This publication is provided for historical reference only and the information may be out of date.
This guide summarizes clinical evidence on using combinations of lipid-lowering medications for the treatment of high cholesterol. Most of the available evidence compares combination therapy with using a statin medication alone. This guide covers the major classes of lipid-lowering medications. It does not cover dietary and lifestyle changes.
Clinical Issue
High cholesterol is one of the most commonly treated medical conditions. There is general consensus that aggressive treatment is indicated for high-risk individuals.
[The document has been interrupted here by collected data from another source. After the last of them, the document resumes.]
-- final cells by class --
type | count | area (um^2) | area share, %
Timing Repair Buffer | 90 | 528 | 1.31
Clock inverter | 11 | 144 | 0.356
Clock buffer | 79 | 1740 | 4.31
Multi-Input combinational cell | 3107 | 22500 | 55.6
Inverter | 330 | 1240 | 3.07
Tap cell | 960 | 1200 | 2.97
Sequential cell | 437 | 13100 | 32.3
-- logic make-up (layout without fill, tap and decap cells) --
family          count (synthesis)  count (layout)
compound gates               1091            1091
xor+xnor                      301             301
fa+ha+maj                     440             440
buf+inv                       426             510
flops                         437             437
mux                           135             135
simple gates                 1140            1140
LDL levels are the primary target of treatment. Lowering LDL cholesterol reduces the risk of coronary heart disease and ischemic stroke.
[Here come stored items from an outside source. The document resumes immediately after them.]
===== config.mk =====
export PLATFORM = sky130hd
export DESIGN_NAME = she_cordic
export DESIGN_NICKNAME = d
export VERILOG_FILES = /design/src/rtl/she_pkg.sv /design/src/rtl/she_cordic.sv
export SDC_FILE = /design/constraint.sdc
export NUM_CORES = 1
export LEC_CHECK = 0
export BUFFER_PORTS_ARGS = -buffer_cell sky130_fd_sc_hd__buf_2
export CORE_UTILIZATION = 42
export CTS_BUF_LIST = sky130_fd_sc_hd__clkbuf_2 sky130_fd_sc_hd__clkbuf_4 sky130_fd_sc_hd__clkbuf_8
export DETAILED_ROUTE_END_ITERATION = 12
export HOLD_SLACK_MARGIN = 0.02
export SKIP_CTS_REPAIR_TIMING = 1
export SYNTH_ARGS = -nofsm -noshare
export SYNTH_HDL_FRONTEND = slang
export SYNTH_SLANG_ARGS = --single-unit

===== constraint.sdc =====
create_clock -name aclk -period 9.9 [get_ports aclk]
set_input_delay 0.99 -clock aclk [delete_from_list [all_inputs] [get_ports aclk]]
set_output_delay 0.99 -clock aclk [all_outputs]
set_load 0.005 [all_outputs]

===== src/rtl/she_pkg.sv =====
`timescale 1ns / 1ps
// ============================================================================
// she_pkg
// Shared constants, types and helper functions of the spherical harmonic unit.
// ============================================================================
package she_pkg;

    localparam int LMAX         = 8;
    localparam int ANGLE_BITS   = 16;
    localparam int IDX_W        = $clog2(LMAX + 1);
    localparam int K_W          = $clog2(LMAX + 3);
    localparam int VAL_W        = 34;
    localparam int COEF_W       = 32;
    localparam int OUT_W        = 18;
    localparam int CORDIC_STEPS = 26;
    localparam int STEP_W       = $clog2(CORDIC_STEPS + 1);

    localparam logic signed [VAL_W-1:0] CORDIC_GAIN  = VAL_W'(652032874);
    localparam logic signed [VAL_W-1:0] INV_SQRT_4PI = VAL_W'(75724244);
    localparam logic signed [OUT_W-1:0] OUT_MAX = 18'sd131071;
    localparam logic signed [OUT_W-1:0] OUT_MIN = -18'sd131072;

    // Request to the shared multiplier: a * b, rounded to Q.28 or Q.26 scale
    typedef struct packed {
        logic signed [VAL_W-1:0] a;
        logic signed [VAL_W-1:0] b;
        logic                    coef_scale;  // 1: drop 26 bits, 0: drop 28 bits
    } mul_req_t;

    // Arctangent of 2^-i in turns, Q0.32
    function automatic logic signed [31:0] turn_atan(input logic [STEP_W-1:0] i);
        logic signed [31:0] v;
        case (i)
            5'd0:  v = 32'h20000000;
            5'd1:  v = 32'h12E4051E;
            5'd2:  v = 32'h09FB385B;
            5'd3:  v = 32'h051111D4;
            5'd4:  v = 32'h028B0D43;
            5'd5:  v = 32'h0145D7E1;
            5'd6:  v = 32'h00A2F61E;
            5'd7:  v = 32'h00517C55;
            5'd8:  v = 32'h0028BE53;
            5'd9:  v = 32'h00145F2F;
            5'd10: v = 32'h000A2F98;
            5'd11: v = 32'h000517CC;
            5'd12: v = 32'h00028BE6;
            5'd13: v = 32'h000145F3;
            5'd14: v = 32'h0000A2FA;
            5'd15: v = 32'h0000517D;
            5'd16: v = 32'h000028BE;
            5'd17: v = 32'h0000145F;
            5'd18: v = 32'h00000A30;
            5'd19: v = 32'h00000518;
            5'd20: v = 32'h0000028C;
            5'd21: v = 32'h00000146;
            5'd22: v = 32'h000000A3;
            5'd23: v = 32'h00000051;
            5'd24: v = 32'h00000029;
            5'd25: v = 32'h00000014;
            default: v = 32'h0;
        endcase
        return v;
    endfunction

    // floor(sqrt(num/den * 2^52)) by bit search; evaluated at elaboration only
    function automatic logic [COEF_W-1:0] coef_q26(input longint unsigned num,
                                                   input longint unsigned den);
        logic [127:0] lim;
        logic [127:0] t;
        logic [31:0]  r;
        logic [31:0]  c;
        lim = 128'(num) << 52;
        r   = '0;
        for (int b = 31; b >= 0; b--) begin
            c = r | (32'd1 << b);
            t = 128'(c) * 128'(c) * 128'(den);
            if (t <= lim) begin
                r = c;
            end
        end
        return r;
    endfunction

    // Round a Q.28 value half up to Q.16 and clip to the output range
    function automatic logic signed [OUT_W-1:0] sat_out(input logic signed [VAL_W-1:0] v);
        logic signed [VAL_W-1:0] r;
        logic signed [OUT_W-1:0] o;
        r = (v + VAL_W'(2048)) >>> 12;
        if (r > VAL_W'(OUT_MAX)) begin
            o = OUT_MAX;
        end else if (r < $signed(VAL_W'(OUT_MIN))) begin
            o = OUT_MIN;
        end else begin
            o = r[OUT_W-1:0];
        end
        return o;
    endfunction

endpackage


===== src/rtl/she_cordic.sv =====
`timescale 1ns / 1ps
// ============================================================================
// she_cordic
// Iterative rotation CORDIC: cosine and sine of a Q0.32 turn angle, Q.28 out.
// ============================================================================
module she_cordic import she_pkg::*; (
    input  logic                    aclk,
    input  logic                    aresetn,
    input  logic                    start,
    input  logic [31:0]             angle,
    output logic                    done,
    output logic signed [VAL_W-1:0] cos_out,
    output logic signed [VAL_W-1:0] sin_out
);

    logic                    busy_reg;
    logic                    done_reg;
    logic [STEP_W-1:0]       step_reg;
    logic [1:0]              quad_reg;
    logic signed [VAL_W-1:0] x_reg;
    logic signed [VAL_W-1:0] y_reg;
    logic signed [31:0]      z_reg;
    logic signed [VAL_W-1:0] cos_reg;
    logic signed [VAL_W-1:0] sin_reg;
    logic signed [VAL_W-1:0] xs;
    logic signed [VAL_W-1:0] ys;
    logic signed [VAL_W-1:0] xr;
    logic signed [VAL_W-1:0] yr;

    always_comb begin
        xs = x_reg >>> step_reg;
        ys = y_reg >>> step_reg;
        xr = (x_reg + VAL_W'(2)) >>> 2;
        yr = (y_reg + VAL_W'(2)) >>> 2;
    end

    // Control: run the micro-rotations, then resolve the quadrant
    always_ff @(posedge aclk) begin
        if (!aresetn) begin
            busy_reg <= 1'b0;
            done_reg <= 1'b0;
            step_reg <= '0;
        end else begin
            done_reg <= 1'b0;
            if (start) begin
                busy_reg <= 1'b1;
                step_reg <= '0;
            end else if (busy_reg) begin
                if (step_reg == STEP_W'(CORDIC_STEPS)) begin
                    busy_reg <= 1'b0;
                    done_reg <= 1'b1;
                end else begin
                    step_reg <= step_reg + 1'b1;
                end
            end
        end
    end

    // Datapath: one micro-rotation per cycle
    always_ff @(posedge aclk) begin
        if (start) begin
            quad_reg <= angle[31:30];
            x_reg    <= CORDIC_GAIN;
            y_reg    <= '0;
            z_reg    <= {2'b00, angle[29:0]};
        end else if (busy_reg) begin
            if (step_reg == STEP_W'(CORDIC_STEPS)) begin
                case (quad_reg)
                    2'd0: begin
                        cos_reg <= xr;
                        sin_reg <= yr;
                    end
                    2'd1: begin
                        cos_reg <= -yr;
                        sin_reg <= xr;
                    end
                    2'd2: begin
                        cos_reg <= -xr;
                        sin_reg <= -yr;
                    end
                    default: begin
                        cos_reg <= yr;
                        sin_reg <= -xr;
                    end
                endcase
            end else if (!z_reg[31]) begin
                x_reg <= x_reg - ys;
                y_reg <= y_reg + xs;
                z_reg <= z_reg - turn_atan(step_reg);
            end else begin
                x_reg <= x_reg + ys;
                y_reg <= y_reg - xs;
                z_reg <= z_reg + turn_atan(step_reg);
            end
        end
    end

    assign done    = done_reg;
    assign cos_out = cos_reg;
    assign sin_out = sin_reg;

endmodule


# Yosys cells after proc, flatten, opt, wreduce, memory -nomap -nowiden
# Memories as Yosys holds them, arrays and structs flattened. A register that Yosys moved wholly into a read port is not among the register bits.
# Index checks and enable logic that the tools add are counted.
[word_totals] wordCells=64 memories=2 romBits=1920 output_inout_bits=69 regBits=177 input_bits=35
[op_classes] n_shift=2 add_sub_neg=11 eq_ne=4 bitwise_logic=4 n_mux=24 reduce_logical=7
[mem_list] name="(no name shown)" depth=32 width=30 read_ports=1 rd_clocked_by_memory_dff=1 write_ports=0 line_no="she_pkg.sv:33" rtl="case (i)"
[mem_list] name="(no name shown)" depth=32 width=30 read_ports=1 rd_clocked_by_memory_dff=1 write_ports=0 line_no="she_pkg.sv:33"
[ops] cell="two-way mux 32 bit" count=9
[ops] cell="one-hot mux 34 bit (3 select lines)" count=2
[ops] cell="two-way mux 30 bit" count=3
[ops] cell="adder 34 x 3 -> 34 bit, second input constant" count=2
[ops] cell="adder 34 bit" count=2
[ops] cell="two-way mux 34 bit" count=2
[ops] cell="negation 32 -> 34 bit" count=2
[ops] cell=">>> shifter 34 x 5 -> 34 bit" count=2
[ops] cell="subtractor 34 bit" count=2
[ops] cell="adder 32 bit" count=1
[ops] cell="subtractor 32 bit" count=1
[ops] cell="two-way mux 5 bit" count=4
[ops] cell="adder 5 x 1 -> 5 bit, second input constant" count=1
[ops] cell="equality test 5 bit, second input constant" count=1
[ops] cell="two-way mux 1 bit" count=4
[ops] cell="inverter 1 bit" count=4
[ops] cell="AND reduction 2 bit" count=2
[ops] cell="AND reduction 3 bit" count=1
[ops] cell="OR reduction 3 bit" count=1
[ops] cell="equality test 2 x 1 -> 1 bit, second input constant" count=1
[ops] cell="equality test 2 bit, second input constant" count=1
[ops] cell="zero test 2 bit" count=1
[ops] cell="inequality test 2 bit, second input constant" count=1
[ops] cell="nonzero test 2 bit" count=1
[ops] cell="OR reduction 2 bit" count=1

# Depth between registers and ports, before layout
# Gate-level depths: netlist (run 1).
[logic_depth] ltp_word=9 ltp_mapped=29 ltp_nobuf=24

# Worst setup path before layout (run 1)
# No wires, ideal clock.
[synth_path] path_type="reg2reg" from="register step_reg[0]" to="register cos_reg[0] (netlist: cos_out[0]) (enable)" arrival_ps=6555 path_buffers=5 path_stages_with_launch=10 t_required_ps=9307 slack_ps=2751 period_less_slack_ps=7149 setup_ps=593 cell_sequence="dfxtp_1 buf_2 buf_6 inv_1 buf_6 buf_6 buf_6 ha_1 nand3_1 nor3b_1"
[synth_between] elab_chain_len=2
[synth_rtl] element="from (decl)" line_no="she_cordic.sv:18" rtl="logic [STEP_W-1:0] step_reg;"
[synth_rtl] element="from (signal assigned)" line_no="she_cordic.sv:53" rtl="step_reg <= step_reg + 1'b1;"
[synth_rtl] element="equality test 5 bit" line_no="she_cordic.sv:67" rtl="if (step_reg == STEP_W'(CORDIC_STEPS)) begin"
[synth_rtl] element="AND reduction 3 bit (no source line)"
[synth_rtl] element="to (signal assigned)" line_no="she_cordic.sv:70" rtl="cos_reg <= xr;"
[synth_rtl] element="to (signal assigned)" line_no="she_cordic.sv:74" rtl="cos_reg <= -yr;"
[synth_rtl] element="to (signal assigned)" line_no="she_cordic.sv:78" rtl="cos_reg <= -xr;"
[synth_rtl] element="to (decl)" line_no="she_cordic.sv:23" rtl="logic signed [VAL_W-1:0] cos_reg;"
# No other way between the ends.
# A chain may end at the register's enable or synchronous reset.

# Worst setup path in the final report (run 1)
[layout_path] from="register step_reg[1]" to="register y_reg[33]"
[layout_between] elab_chain_len=3 word_cells_on_any_way=7 classes_between="2 x add/sub; 1 x eq/ne; 1 x shift; 1 x mux; 1 x bitwise; 1 x reduce/logical"
[layout_rtl] element=">>> shifter 34 x 5 -> 34 bit / equality test 5 bit (equally long branches)" line_no="she_cordic.sv:31, she_cordic.sv:67"
[layout_rtl] element="adder 34 bit (tied with other cells)" line_no="she_cordic.sv:88" rtl="y_reg <= y_reg + xs;"
[layout_rtl] element="two-way mux 34 bit / AND reduction 2 bit (equally long branches)"
[layout_rtl] element="to (signal assigned)" line_no="she_cordic.sv:88"
[layout_rtl] element="to (signal assigned)" line_no="she_cordic.sv:92" rtl="y_reg <= y_reg - xs;"
[layout_rtl] element="to (decl)" line_no="she_cordic.sv:21" rtl="logic signed [VAL_W-1:0] y_reg;"
# Several ways; a longest one is shown, not always the timed one.

==> impl_metrics.ini, run 1 <==
[outcome]
outcome = finished with violations
violations = max-capacitance violations

[clocking]
clock_latency_ps = 660
htreeDepth = 2
root_buffer = clkbuf_8
cts_tree = built
numCtsBuffers = 41
path_clk_slew_ps = 60
clockBufferDepth = 3
cts.sinks = 207

[timing]
min_period_ps = 7410
final.setup.tns_ps = 0
tightest_slew_ps = 1472
clock-skew-final_ps = 51.59
period_share_pct = 74.85
drv_slew = 0
setup-violations-final = 0
max_slew_margin_pct = 0.8272
rsz0062_at_grt = no
hold_viol_final = 0
clock.fmax_mhz = 135.0

[critical_path]
critPathTopFamily = compound AO/OA/AOI/OAI gates
critPathMostFrequentCell = a21o_1
crit_fanout = 63
critical_path_buf_inv_count = 1
cpPeakStageDelay_ps = 920
cp.required_ps = 10470
cp.depth = 23
crit_arrival_ps = 7980
reg2reg_depth = 23
crit_path_end_kind = register
rr_startpoint = step_reg[1]$_SDFFE_PP0P_
cp-start-kind = register
path_class = register to register
crit_start = step_reg[1]$_SDFFE_PP0P_
crit_chain = buf_4 > mux2_1 > mux2i_2 > o22ai_2 > a2111oi_4 > and4b_1 > and4_1 > and3_1 > nand2_1 > o22a_1 > o22a_1 > ha_1 > a21o_1 > a21o_1 > a21o_1 > a2111oi_0 > o21a_1 > o32ai_1 > o41ai_1 > a21oi_1 > xnor2_1 > or3_1 > a21oi_2
critPathSlowestCell = dfxtp_4

[hold_path]
hold_path_class = register to register
holdPathStages = 2
hold_start = x_reg[22]$_SDFFE_PP1P_

[global_routing]
grt_use_total_pct = 29.80
gr-total-overflow = 0
antenna_found_initial = 3
grt_pass1_wl_mm = 137.5
grt_pass1_vias = 22980
grt_start_max_net_pins = 172

[cells_and_area]
multi_input_area_um2 = 17930
final_nets = 3133
drive_gt1_share_pct = 14.23
syn_to_final_growth_pct = 7.775
seq_area_um2 = 5159
instances_no_fill = 3780
fill_cells = 5715

[routing]
drc_errors = 0
ant_nets = 0
num_vias = 24300
via_per_inst = 6.429
drt-total-wl_mm = 89.82
firstDrtPassIters = 6
route.detailed.wl_per_inst_um = 23.76
first_iter_violations = 2638

[pwr]
p_leak_nw = 10.08
power_density_nw_per_um2 = 349.1
total_power_mw = 9.190
vdd_drop_max_v = 0.0002003

[synth]
ys_types = 111
synthArstFlopShare_pct = 0
yosysMostFrequentCell = nand2_1
syn-num-nets = 3153
yosys_warnings = 0
avgSynthCellArea_um2 = 8.137
synth_cells = 3002
synth-edff-count = 100
synth_seq_cells = 207
synth_area_leader_cell = edfxtp_1
yosys-top-cells-area = edfxtp_1 12%, mux4_2 9.6%, dfxtp_1 8.8%, a21oi_1 6.1%, ha_1 5.8%
synth_top_area_share_pct = 12.29
synth-main-ff-cell = dfxtp_1
seq_area_frac_synth_pct = 21.06
syn_area_um2 = 24430
yosys-top-cells-count = 336 x nand2_1, 298 x a21oi_1, 240 x nor2_1

[floorplan]
die_width_um = 243.2
rows = 88
core_area_um2 = 57590
die_area_um2 = 59130
start_util_pct = 42.42
pin_count = 104
die_h_um = 243.2

[place]
dp_hpwl_mm = 66.04
dpl.cell_count = 3704
routabilityCongestion = 1.010
io_buffers = 103

[flow_run]
maxCapViolations = 1
[worst register-to-register path: stages (launching register included)]
cell and delay (ps):
dfxtp_4 920, buf_4 790, mux2_1 450, mux2i_2 280, o22ai_2 200, a2111oi_4 500, and4b_1 380, and4_1 360
and3_1 240, nand2_1 80, o22a_1 190, o22a_1 180, ha_1 340, a21o_1 200, a21o_1 170, a21o_1 160
a2111oi_0 390, o21a_1 200, o32ai_1 120, o41ai_1 380, a21oi_1 150, xnor2_1 160, or3_1 340, a21oi_2 140
[final cells by class]
cell class              count  area share [%]
inverters                  81           1.155
well taps                 765           3.636
multi-input cells        2490           68.10
clock inverters            23           1.288
clock buffers              52           2.552
diodes                      1        0.009505
flip-flops and latches    207           19.59
repair buffers            161           3.669
[kinds of logic after synthesis]
family / Yosys count / share of synthesized area [%]
and+or+nand+nor: 1039 / 20.81
AOI/OAI and AO/OA: 886 / 23.14
buffers and inverters: 305 / 5.614
xor gates and xnor gates: 236 / 8.461
muxes: 213 / 14.89
DFF: 207 / 21.06
adders and majority gates: 116 / 6.034
[metal layers]
| layer | up-vias | track usage, % | wire length (um) |
|---|---|---|---|
| li1 | 11200 | - | - |
| met1 | 11670 | 38.27 | 37140 |
| met2 | 1190 | 47.82 | 40730 |
| met3 | 237 | 5.153 | 7123 |
| met4 | 0 | 15.46 | 4835 |
| met5 | - | 0 | 0 |
[worst paths after layout]
check	endpoint	slack, ps
worst max-delay path	y_reg[33]$_SDFFE_PP0P_	2490
worst min-delay path	x_reg[22]$_SDFFE_PP1P_	470
worst max register to register	y_reg[33]$_SDFFE_PP0P_	2490
worst min register to register	x_reg[22]$_SDFFE_PP1P_	470
[per-stage QoR]
step	worst slack [ps]	cell area, um^2	hold WS (ps)	utilization (%)
3_5_place_dp	2556	25310	458.2	43.96
6_report	2490	26330	467.9	45.72
3_3_place_gp	2662	25310	453.4	43.96
2_1_floorplan	2751	24430	450.7	-
5_1_grt	1891	26330	495.0	45.72
4_1_cts	2511	26330	472.1	45.72
[cell usage in the layout (no fill, tap or decap), types with 23 or more instances in the layout]
master	synthesis	routed
a211oi_1	42	42
a21o_1	41	41
a21oi_1	298	298
a31oi_1	60	60
and2_1	38	37
and3_1	54	54
buf_2	44	102
buf_4	7	58
clkbuf_8	0	45
dfxtp_1	107	102
edfxtp_1	100	100
ha_1	113	113
inv_1	73	73
mux2_2	28	28
mux2i_1	65	65
mux4_2	104	104
nand2_1	336	335
nand2b_1	28	28
nand3_1	87	87
nand4_1	27	27
nor2_1	240	240
nor2b_1	26	25
nor3_1	70	69
o211ai_1	36	36
o21a_1	23	23
o21ai_0	163	163
o22ai_1	25	25
o31ai_1	23	23
or3_1	26	26
xnor2_1	128	128
xor2_1	108	108
[where the power goes]
part           leakage, nW  total, mW  internal [mW]  switching (mW)
sequential            1.82       1.53           1.14           0.382
combinational         7.74       6.57           2.73            3.84
clock                0.525       1.10          0.663           0.435
Note: power is estimated with default switching activity, not from simulation.
==> inputs of run 2 (changes only) <==
Settings changed: ABC_AREA set to 1.
Clock period 9.9 ns to 5.9 ns, I/O delays scaled along.
==> run 2 against run 1 <==
  * The flow now finishes without violations
  * Flip-flop and latch count is the same
  * Cell count rose by 25%
  * Die area shrank 2.3%
  * Combinational power is 32% higher
  * Worst hold slack worse by 310 ps
  * Non-clock buffer count is 7 higher
  * Critical path type unchanged
  * Largest cell class unchanged
==> impl_metrics.ini, run 2 <==
[timing]
tightest_slew_ps = 1086
setup-violations-final = 0
max_slew_margin_pct = 27.62
clock-skew-final_ps = 34.83
hold_viol_final = 0
clock.fmax_mhz = 196.8
final.setup.tns_ps = 0
drv_slew = 0
min_period_ps = 5080
period_share_pct = 86.10
rsz0062_at_grt = no

[place]
routabilityCongestion = 1.038
io_buffers = 103
dp_hpwl_mm = 71.38

[floorplan]
pin_count = 104
rows = 87
core_area_um2 = 56280
die_width_um = 240.4
die_area_um2 = 57790
die_h_um = 240.4
start_util_pct = 42.42

[clocking]
clock_latency_ps = 640
clockBufferDepth = 3
cts.sinks = 207
numCtsBuffers = 42
root_buffer = clkbuf_8
cts_tree = built
htreeDepth = 2
path_clk_slew_ps = 50

[global_routing]
grt_pass1_wl_mm = 140.3
antenna_found_initial = 1
gr-total-overflow = 0
grt_util_met2_pct = 52.50
use_met1_pct = 37.60
grt_use_met3_pct = 4.914
grt_pass1_vias = 24530
grt_start_max_net_pins = 71
grt_use_total_pct = 31.57
grt_busiest_layer = met2

[cells_and_area]
final_nets = 4095
drive_gt1_share_pct = 10.19
final_common_cell = nand2_1
fill_cells = 6092
seq_area_um2 = 5150
fin_util_pct = 46.39
multi_input_area_um2 = 16460
final_cell_mix = 1,098 x nand2_1, 522 x nand3_1, 396 x inv_1
syn_to_final_growth_pct = 9.372

[routing]
ant_nets = 0
drc_errors = 0
first_iter_violations = 2729
route.detailed.wl_per_inst_um = 19.48
num_vias = 26420
firstDrtPassIters = 8
drt-total-wl_mm = 92.17
via_per_inst = 5.585

[pwr]
vdd_drop_max_v = 0.0002860
power_density_nw_per_um2 = 485.0
p_leak_nw = 12.57

[synth]
synth_seq_cells = 207
syn-num-nets = 4034
synthArstFlopShare_pct = 0
avgSynthCellArea_um2 = 6.148
synth_cells = 3883
yosys_warnings = 0
synth-main-ff-cell = dfxtp_1
synth_area_leader_cell = nand2_1
synth-edff-count = 100
yosysMostFrequentCell = nand2_1
synth_top_area_share_pct = 17.27
ys_types = 70
yosys-top-cells-count = 1,098 x nand2_1, 523 x nand3_1, 399 x inv_1
yosys-top-cells-area = nand2_1 17%, edfxtp_1 13%, nand3_1 11%, dfxtp_1 9.0%, inv_1 6.3%
seq_area_frac_synth_pct = 21.55
syn_area_um2 = 23870

[hold_path]
hold_path_class = primary input to register

[critical_path]
r2r_setup_slack_ps = 820
crit_fanout = 70
crit_arrival_ps = 5550
crit_path_end_kind = register
path_class = register to register
cpPeakStageDelay_ps = 560
critPathSlowestCell = buf_4
cp.required_ps = 6370
cp-start-kind = register

[outcome]
outcome = completed

[flow_run]
maxCapViolations = 0
-- run 2: cell types whose count changed after synthesis, sizes merged, moves of 110 or more --
cell | before | now
nor2 | 242 | 352
inv | 74 | 426
nand2 | 338 | 1120
mux4 | 111 | 0
nand3 | 88 | 531
a21oi | 299 | 174
-- run 2: where the power goes --
| group | switching (mW) | internal, mW |
|---|---|---|
| Combinational | 5.77 | 2.93 |
| Sequential | 0.473 | 1.83 |
| Clock | 0.709 | 0.953 |
-- run 2: routing by layer --
metal / part of all wire, % / wire length (um)
met5: 0.014 / 13
met3: 7.1 / 6568
met2: 46 / 42050
met4: 7.4 / 6831
met1: 40 / 36710
-- run 2: through the flow --
step	cells	power [mW]	hold slack [ps]	worst slack, ps	instance area, um^2
global placement	4656	10.84	492.1	948.5	25200
CTS	4730	12.56	116.7	881.7	26110
global route	4731	13.75	131.7	349.2	26110
finish	4731	12.66	155.4	819.8	26110
detailed placement	4656	10.84	500.7	902.6	25200
floorplan	3883	8.412	470.9	1739	23880
-- run 2: worst max-delay path, delay by kind of cell (launching register included) --
| kind | cells | cell delay (ps) |
|---|---|---|
| AOI/OAI and AO/OA | 7 | 1540 |
| and+or+nand+nor | 11 | 1370 |
| buffers and inverters | 4 | 770 |
| adders and majority gates | 2 | 540 |
| DFF | 1 | 340 |
| xor gates and xnor gates | 2 | 320 |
After diet and exercise, a statin medication is the first line of treatment. Several other types of medications are available for lowering cholesterol. For people who do not achieve the desired treatment goal on statin monotherapy, combination therapy may permit using a lower dose of a statin and decrease the risk of side effects.
Much of the available evidence compares combination therapy to statin monotherapy using less than maximal statin dosages. For people who have not reached their cholesterol goal on lower doses of statins, the clinical options are either to raise the statin dose or to add a second lipid-lowering medication.
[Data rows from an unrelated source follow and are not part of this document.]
### config.mk
export PLATFORM = sky130hd
export DESIGN_NAME = request_id_match_tracker_unit
export DESIGN_NICKNAME = d
export VERILOG_FILES = /design/src/rimt_pkg.sv /design/src/rimt_cmp.sv /design/src/rimt_table.sv /design/src/rimt_seq.sv /design/src/request_id_match_tracker_unit.sv
export SDC_FILE = /design/constraint.sdc
export NUM_CORES = 1
export LEC_CHECK = 0
export ABC_CLOCK_PERIOD_IN_PS = 7800
export BUFFER_PORTS_ARGS = -buffer_cell sky130_fd_sc_hd__buf_2
export CAP_MARGIN = 25
export CORE_MARGIN = 5
export CORE_UTILIZATION = 55
export CTS_CLUSTER_SIZE = 28
export DETAILED_ROUTE_END_ITERATION = 16
export PLACE_DENSITY = 0.71
export SYNTH_ARGS = -nofsm -noshare
export SYNTH_HDL_FRONTEND = slang
export SYNTH_SLANG_ARGS = --single-unit
### constraint.sdc
create_clock -name clk -period 7.8 [get_ports clk]
set_input_delay 1.56 -clock clk [delete_from_list [all_inputs] [get_ports clk]]
set_output_delay 1.56 -clock clk [all_outputs]
set_load 0.02 [all_outputs]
The systematic review on which this guide is based compared the following medication combinations with statin monotherapy:
- Statin plus a bile acid sequestrant
- Statin plus ezetimibe
- Statin plus a fibrate
- Statin plus niacin
- Statin plus Omega-3 fatty acids
Clinical Bottom Line
The evidence is insufficient to conclude that combination therapy leads to lower rates of clinical events and death (all cause mortality and vascular death) than statin monotherapy. In these studies, clinical events included myocardial infarctions, strokes, and the need for invasive vascular procedures.
The evidence is insufficient to assess whether any combination regimen provides greater reduction in LDL cholesterol than statin monotherapy. Evidence is also insufficient for other intermediate outcomes, including total cholesterol, HDL cholesterol, and coronary artery and carotid intima thickening.
The evidence is insufficient to draw conclusions about the rates of adverse events of combination therapy compared with statin monotherapy. The adverse events assessed in these studies included elevation of liver enzymes, myalgia, rhabdomyolysis, and cancer.
The Studies
While over 100 research studies were included in the systematic review, several characteristics of these studies made it difficult to draw firm conclusions.
- Small sample size – The trials generally were unable to detect endpoints that occurred infrequently.
- Short duration – On average, the trials were about 30 weeks long; some lasted as little as 4–6 weeks.
- Inconsistent results – When a trial showed superiority of a drug combination, other trials did not confirm this result.
- Lack of ethnic diversity – Most study participants were white males.
- Different definitions of treatment success – Trials used many different thresholds to classify participants as having improved cholesterol levels.
- Little analysis of non-LDL outcomes – The studies provided little data on other treatment effects, such as HDL and triglyceride levels.
Only 15 of the 102 studies compared combination therapy with higher dose statin therapy. Most used the same dose statin in both the monotherapy and combination therapy study arms. It is not possible to derive recommended doses from these studies.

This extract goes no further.